Slight downturn
Strong performances prop up bloated Wall Street sequel
Oliver Stone’s Wall Street sequel might have been, and perhaps even should have been, a must-see picture. And in some small, tenuous way, it still is, even if only by virtue of being a follow-up to Stone’s serendipitously iconic portrait of swaggering greed and dirty dealing in high finance from 1987.
In Wall Street: Money Never Sleeps, Gordon Gekko (Michael Douglas)—the dynamic promoter of the greed-is-good gospel in the original—is coming out of federal prison and trying to regain some kind of foothold in a world that has moved on without him and, in the realm of big business, given ever more elaborate form to the standard he set for financial piracy. With the financial calamities of the present era either imminent or already in progress, still-fiery Gekko is very much inclined to redeem whatever he can of his past, especially if it gives him a means of capitalizing on whatever’s left of the future.
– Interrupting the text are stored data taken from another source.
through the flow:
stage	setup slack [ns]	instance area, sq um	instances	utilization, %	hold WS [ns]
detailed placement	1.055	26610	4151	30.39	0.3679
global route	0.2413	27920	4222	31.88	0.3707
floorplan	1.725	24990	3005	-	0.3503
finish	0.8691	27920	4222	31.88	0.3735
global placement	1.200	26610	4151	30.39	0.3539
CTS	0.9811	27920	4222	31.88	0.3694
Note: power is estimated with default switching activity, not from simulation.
With both the character and his present-day circumstances, the film (whose screenplay comes not from Stone, but from writers Allan Loeb and Stephen Schiff) has plenty of hot-button issues close at hand. But in the actual event, the whole thing comes off as little more than a long-winded, semi-coherent and occasionally bristling footnote to the earlier film.
In his 2010 incarnation, Gekko has mellowed with age and extended downtime, but the sardonic charisma of the Reagan-era financial pirate remains mostly undiminished. But the full-on reconsideration of that epochal character never really gains traction here. Instead, we get a provocative but not entirely coherent set of variations on the remnants of a character—the chastened ex-con at one point, the regretful father at another, the unrepentant trickster at yet another, weather-beaten mentor to the next generation of wheeler dealers, steely nihilist, etc., etc.
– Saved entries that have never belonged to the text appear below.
<file path="src/rtl/hsec_pkg.sv">
// ----------------------------------------------------------------------------
// hsec_pkg
// Shared types and constants for the SECDED (79,71) byte stream encoder.
// ----------------------------------------------------------------------------
package hsec_pkg;

  localparam int DATA_BITS  = 71;
  localparam int CODE_BITS  = 78;
  localparam int CHECK_BITS = 7;
  localparam int BYTE_BITS  = 8;
  localparam int UPPER_BITS = 15;
  localparam int LOWER_BITS = 64;
  localparam int TDATA_BITS = 80;
  localparam int FILL_BITS  = $clog2(DATA_BITS);

  typedef logic [DATA_BITS-1:0]   data_word_t;
  typedef logic [CODE_BITS:0]     code_word_t;
  typedef logic [FILL_BITS-1:0]   fill_t;

  // one gathered data word waiting to be encoded
  typedef struct packed {
    logic       final_w;
    data_word_t data;
  } word_ent_t;

  // words handed from the gather stage to the word queue
  typedef struct packed {
    logic      push0;
    logic      push1;
    word_ent_t word0;
    word_ent_t word1;
  } push_t;

  // positions covered by check bit j (one-based index has bit j set)
  function automatic logic [CODE_BITS-1:0] check_mask(input int j);
    logic [CODE_BITS-1:0] m;
    m = '0;
    for (int p = 0; p < CODE_BITS; p++) begin
      m[p] = (((p + 1) >> j) & 1) != 0;
    end
    return m;
  endfunction

endpackage

</file>
<file path="src/rtl/hsec_gather.sv">
// ----------------------------------------------------------------------------
// hsec_gather
// Packs message bytes, msb first, into 71-bit data words and hands out up to
// two finished words per accepted byte.
// ----------------------------------------------------------------------------
module hsec_gather (
  input  logic                                 clk,
  input  logic                                 rst_n,
  input  logic                                 accept,
  input  logic [hsec_pkg::BYTE_BITS-1:0]       data_byte,
  input  logic                                 last_byte,
  output hsec_pkg::push_t                      push
);

  hsec_pkg::data_word_t             data_r, data_nxt;
  hsec_pkg::fill_t                  fill_r, fill_nxt;
  logic [hsec_pkg::BYTE_BITS-1:0]   rev;
  logic [hsec_pkg::BYTE_BITS-1:0]   tail;
  hsec_pkg::data_word_t             merged;
  logic                             complete;
  logic [2:0]                       rem;

  // byte reversed so that arrival order matches word bit order
  always_comb begin
    for (int t = 0; t < hsec_pkg::BYTE_BITS; t++) begin
      rev[t] = data_byte[hsec_pkg::BYTE_BITS-1-t];
    end
  end

  // merge the byte into the pending word and split off any overflow
  always_comb begin
    merged   = data_r | (hsec_pkg::data_word_t'(rev) << fill_r);
    complete = fill_r >= hsec_pkg::fill_t'(hsec_pkg::DATA_BITS - hsec_pkg::BYTE_BITS);
    rem      = 3'(fill_r - hsec_pkg::fill_t'(hsec_pkg::DATA_BITS - hsec_pkg::BYTE_BITS));
    tail     = rev >> (4'(hsec_pkg::BYTE_BITS) - {1'b0, rem});
  end

  // words for the queue
  always_comb begin
    push.push0         = accept && (complete || last_byte);
    push.push1         = accept && last_byte && complete && (rem != 3'd0);
    push.word0.data    = merged;
    push.word0.final_w = last_byte && (!complete || (rem == 3'd0));
    push.word1.data    = hsec_pkg::data_word_t'(tail);
    push.word1.final_w = 1'b1;
  end

  // next pending word and fill count
  always_comb begin
    data_nxt = data_r;
    fill_nxt = fill_r;
    if (accept) begin
      if (last_byte) begin
        data_nxt = '0;
        fill_nxt = '0;
      end else if (complete) begin
        data_nxt = hsec_pkg::data_word_t'(tail);
        fill_nxt = hsec_pkg::fill_t'(rem);
      end else begin
        data_nxt = merged;
        fill_nxt = fill_r + hsec_pkg::fill_t'(hsec_pkg::BYTE_BITS);
      end
    end
  end

  always_ff @(posedge clk) begin
    if (!rst_n) begin
      data_r <= '0;
      fill_r <= '0;
    end else begin
      data_r <= data_nxt;
      fill_r <= fill_nxt;
    end
  end

endmodule

</file>
<file path="src/rtl/hsec_enc.sv">
// ----------------------------------------------------------------------------
// hsec_enc
// Spreads a data word over codeword positions, forms the seven check bits and
// the overall parity, and lays the result out in stream order.
// ----------------------------------------------------------------------------
module hsec_enc (
  input  hsec_pkg::data_word_t   data,
  output hsec_pkg::code_word_t   code
);

  logic [hsec_pkg::CODE_BITS-1:0]  spread;
  logic [hsec_pkg::CODE_BITS-1:0]  full;
  logic [hsec_pkg::CHECK_BITS-1:0] chk;
  logic                            par;
  logic [hsec_pkg::FILL_BITS-1:0]  d;

  // data bits into the non power-of-two positions
  always_comb begin
    d = '0;
    for (int p = 0; p < hsec_pkg::CODE_BITS; p++) begin
      if ((((p + 1) & p)) == 0) begin
        spread[p] = 1'b0;
      end else begin
        spread[p] = data[d];
        d = d + 1'b1;
      end
    end
  end

  // check bits and overall parity
  always_comb begin
    for (int j = 0; j < hsec_pkg::CHECK_BITS; j++) begin
      chk[j] = ^(spread & hsec_pkg::check_mask(j));
    end
    full = spread;
    for (int j = 0; j < hsec_pkg::CHECK_BITS; j++) begin
      full[(1 << j) - 1] = chk[j];
    end
    par = ^full;
  end

  // upper field: position 0 at its msb; lower field: parity at bit 0
  always_comb begin
    for (int i = 0; i < hsec_pkg::UPPER_BITS; i++) begin
      code[i] = full[hsec_pkg::UPPER_BITS-1-i];
    end
    code[hsec_pkg::UPPER_BITS] = par;
    for (int i = 1; i < hsec_pkg::LOWER_BITS; i++) begin
      code[hsec_pkg::UPPER_BITS+i] = full[hsec_pkg::CODE_BITS-i];
    end
  end

endmodule

</file>
<file path="src/rtl/hamming_secded_79_71_stream_encoder_top.sv">
// ----------------------------------------------------------------------------
// hamming_secded_79_71_stream_encoder_top
// Byte stream to extended Hamming SECDED (79,71) codeword encoder.
// ----------------------------------------------------------------------------
// Message bytes arrive one per transaction, msb first, and are packed into
// 71-bit data words; each full word leaves as one 79-bit codeword (seven
// check bits at positions 2^j-1 plus an overall parity bit). A byte with
// tlast set flushes any leftover bits as a zero-padded word, and the last
// codeword of the message carries tlast. One byte is accepted every cycle
// while in_tready is high; a byte that finishes a word is packed in its
// accept cycle, written into a four-entry word queue, and then encoded into
// the output register. A closing byte can yield two codewords; the output
// delivers one per cycle while out_tready is high, and in_tready drops only
// while fewer than two queue slots are free.
// ----------------------------------------------------------------------------
module hamming_secded_79_71_stream_encoder_top (
  input  logic                                 clk,
  input  logic                                 rst_n,
  input  logic                                 in_tvalid,
  output logic                                 in_tready,
  input  logic [7:0]                           in_tdata,  // data_byte
  input  logic                                 in_tlast,  // last_byte
  output logic                                 out_tvalid,
  input  logic                                 out_tready,
  output logic [hsec_pkg::TDATA_BITS-1:0]      out_tdata, // code_upper, code_lower
  output logic                                 out_tlast  // final_word
);

  localparam int QDEPTH = 4;
  localparam int QPTR_BITS = $clog2(QDEPTH);

  logic                        in_acc;
  hsec_pkg::push_t             push;
  hsec_pkg::word_ent_t         q_mem [QDEPTH];
  logic [QPTR_BITS-1:0]        wr_ptr_r, wr_ptr_nxt;
  logic [QPTR_BITS-1:0]        rd_ptr_r, rd_ptr_nxt;
  logic [QPTR_BITS:0]          cnt_r, cnt_nxt;
  logic                        pop;
  hsec_pkg::word_ent_t         head;
  hsec_pkg::code_word_t        code;
  logic                        out_valid_r, out_valid_nxt;
  hsec_pkg::code_word_t        out_code_r;
  logic                        out_last_r;

  assign in_tready = cnt_r <= (QPTR_BITS+1)'(QDEPTH - 2);
  assign in_acc    = in_tvalid && in_tready;

  hsec_gather u_gather (
    .clk       (clk),
    .rst_n     (rst_n),
    .accept    (in_acc),
    .data_byte (in_tdata),
    .last_byte (in_tlast),
    .push      (push)
  );

  // word queue pointers and fill level
  always_comb begin
    pop        = (cnt_r != '0) && (!out_valid_r || out_tready);
    wr_ptr_nxt = wr_ptr_r + QPTR_BITS'(push.push0) + QPTR_BITS'(push.push1);
    rd_ptr_nxt = rd_ptr_r + QPTR_BITS'(pop);
    cnt_nxt    = cnt_r + (QPTR_BITS+1)'(push.push0) + (QPTR_BITS+1)'(push.push1)
                 - (QPTR_BITS+1)'(pop);
  end

  always_ff @(posedge clk) begin
    if (!rst_n) begin
      wr_ptr_r <= '0;
      rd_ptr_r <= '0;
      cnt_r    <= '0;
    end else begin
      wr_ptr_r <= wr_ptr_nxt;
      rd_ptr_r <= rd_ptr_nxt;
      cnt_r    <= cnt_nxt;
    end
  end

  // queue storage
  always_ff @(posedge clk) begin
    if (push.push0) begin
      q_mem[wr_ptr_r] <= push.word0;
    end
    if (push.push1) begin
      q_mem[wr_ptr_r + 1'b1] <= push.word1;
    end
  end

  assign head = q_mem[rd_ptr_r];

  hsec_enc u_enc (
    .data (head.data),
    .code (code)
  );

  // output register
  always_comb begin
    out_valid_nxt = out_valid_r;
    if (pop) begin
      out_valid_nxt = 1'b1;
    end else if (out_tready) begin
      out_valid_nxt = 1'b0;
    end
  end

  always_ff @(posedge clk) begin
    if (!rst_n) begin
      out_valid_r <= 1'b0;
    end else begin
      out_valid_r <= out_valid_nxt;
    end
  end

  always_ff @(posedge clk) begin
    if (pop) begin
      out_code_r <= code;
      out_last_r <= head.final_w;
    end
  end

  assign out_tvalid = out_valid_r;
  assign out_tdata  = {1'b0, out_code_r};
  assign out_tlast  = out_last_r;

endmodule

</file>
The spirit of contradiction in all that works well enough, especially in retrospect, but the film keeps edging Gekko toward the margins of its other stories—the burgeoning high-finance career of Jake Moore (Shia LaBoeuf) and his romance and courtship of Gekko’s estranged daughter Winnie (a mildly anguished Carey Mulligan). That results in a rather bland swath of melodramatic romance that provides passable entertainment while also diminishing the story’s potential for genuine dramatic bite.
LeBoeuf’s Jake Moore, nevertheless, is one of the film’s small coups, a nifty portrayal of a street-smart and not entirely heartless hustler, offered up perhaps as a more humane version of Gordon Gekko’s brash genius. Josh Brolin, Susan Sarandon, Frank Langella, Eli Wallach, and (in an unbilled cameo) Charlie Sheen all have pungent supporting roles that get somewhat lost in the swamp of the film’s dramatic meanderings.
Music by David Byrne and Brian Eno adds a curiously ambivalent note of nostalgia to the proceedings.